As you can see above we have to manually check for Docker build success due to Docker not returning correct error codes.

Finally, sometimes my built container would fail to start due to an EOF error - again, cause unknown but the Docker team are aware of it.

Going forward

Docker is really great. But unfortunately due to the intermittent build failures and the problems in cleaning up old containers and sometimes starting new ones, it hasn't proven reliable enough for continuous deployment. 3 out of 4 times I ended up having to manually log onto our staging server and start the container manually, and then clean up old containers manually. For now we've reverted to old-school non-Docker deployments. But the Docker team are hard at work fixing the above issues and I'm confident that by the time it hits v1.0 it will be more reliable and will warrant a second look.

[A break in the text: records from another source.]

**src/rtl/odd_issue.sv**
```systemverilog
// Odd-pipe issue stage: holds one decoded instruction, tracks in-flight producers
// in a 7-deep age shift register, and issues when no RAW hazard remains.
module odd_issue (
   input  logic        clk,
   input  logic        reset,
   input  logic        flush,
   input  logic        in_valid,
   output logic        in_ready,
   input  logic [0:10] in_op,
   input  logic [2:0]  in_format,
   input  logic [1:0]  in_unit,
   input  logic [0:17] in_imm,
   input  logic [0:6]  in_rt_addr,
   input  logic [0:6]  in_ra_addr,
   input  logic [0:6]  in_rb_addr,
   input  logic        in_reg_write,
   input  logic        in_uses_ra,
   input  logic        in_uses_rb,
   output logic [0:10] op,
   output logic [2:0]  format,
   output logic [1:0]  unit,
   output logic [0:17] imm,
   output logic [0:6]  rt_addr,
   output logic        reg_write,
   output logic        issue,
   output logic [2:0]  ra_sel,
   output logic [2:0]  rb_sel,
   output logic [15:0] stall_cycles
);

   typedef struct packed {
      logic       valid;
      logic [0:6] rt_addr;
      logic       reg_write;
      logic [2:0] lat;
   } slot_t;

   slot_t      slot [1:7];
   logic       hold_valid;
   logic [0:6] hold_ra_addr;
   logic [0:6] hold_rb_addr;
   logic       hold_uses_ra;
   logic       hold_uses_rb;

   logic [5:0] ra_prod;
   logic [5:0] rb_prod;
   logic [2:0] ra_k;
   logic [2:0] rb_k;
   logic       hazard_ra;
   logic       hazard_rb;

   function automatic logic [2:0] unit_latency(input logic [1:0] u);
      case (u)
         2'd1:    return 3'd6;
         2'd2:    return 3'd1;
         default: return 3'd4;
      endcase
   endfunction

   // Returns {k, latency} of the youngest matching producer, or zero when none.
   function automatic logic [5:0] find_producer(input logic [0:6] s, input logic uses,
                                                input slot_t sl [1:7]);
      logic [5:0] r;
      logic       found;
      r = '0;
      found = 1'b0;
      for (int unsigned k = 1; k <= 7; k++) begin
         if (!found && uses && sl[k].valid && sl[k].reg_write && sl[k].rt_addr == s) begin
            r = {3'(k), sl[k].lat};
            found = 1'b1;
         end
      end
      return r;
   endfunction

   always_comb begin
      ra_prod   = find_producer(hold_ra_addr, hold_uses_ra, slot);
      rb_prod   = find_producer(hold_rb_addr, hold_uses_rb, slot);
      ra_k      = ra_prod[5:3];
      rb_k      = rb_prod[5:3];
      hazard_ra = hold_valid && (ra_k != '0) && (ra_k < ra_prod[2:0]);
      hazard_rb = hold_valid && (rb_k != '0) && (rb_k < rb_prod[2:0]);
      issue     = hold_valid && !hazard_ra && !hazard_rb && !flush;
      in_ready  = (!hold_valid || issue) && !flush;
      ra_sel    = (hold_valid && !hazard_ra) ? ra_k : '0;
      rb_sel    = (hold_valid && !hazard_rb) ? rb_k : '0;
   end

   always_ff @(posedge clk) begin
      if (reset) begin
         hold_valid   <= 1'b0;
         stall_cycles <= '0;
         for (int unsigned k = 1; k <= 7; k++) slot[k] <= '0;
      end else begin
         if (flush) begin
            hold_valid <= 1'b0;
         end else if (in_valid && in_ready) begin
            hold_valid   <= 1'b1;
            op           <= in_op;
            format       <= in_format;
            unit         <= in_unit;
            imm          <= in_imm;
            rt_addr      <= in_rt_addr;
            reg_write    <= in_reg_write;
            hold_ra_addr <= in_ra_addr;
            hold_rb_addr <= in_rb_addr;
            hold_uses_ra <= in_uses_ra;
            hold_uses_rb <= in_uses_rb;
         end else if (issue) begin
            hold_valid <= 1'b0;
         end

         if (hold_valid && !issue && !flush && stall_cycles != '1)
            stall_cycles <= stall_cycles + 16'd1;

         slot[1] <= issue ? {1'b1, rt_addr, reg_write, unit_latency(unit)} : '0;
         for (int unsigned k = 2; k <= 7; k++) slot[k] <= slot[k-1];
      end
   end

endmodule

```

UPDATE (29 Jan 2014): I have since discovered that the reason my containers were randomly dying was due to insufficient RAM. I have since increased the RAM on my server and now my container (so far at least) seems to be staying up.

UPDATE (25 Jun 2014): I have since resolved many of the issues I previously had. Lack of RAM fixed by adding a swap space (duh). Also, with Docker 1.0 there is no longer any need to restart docker once you've killed the running container, Docker now cleans up nicely!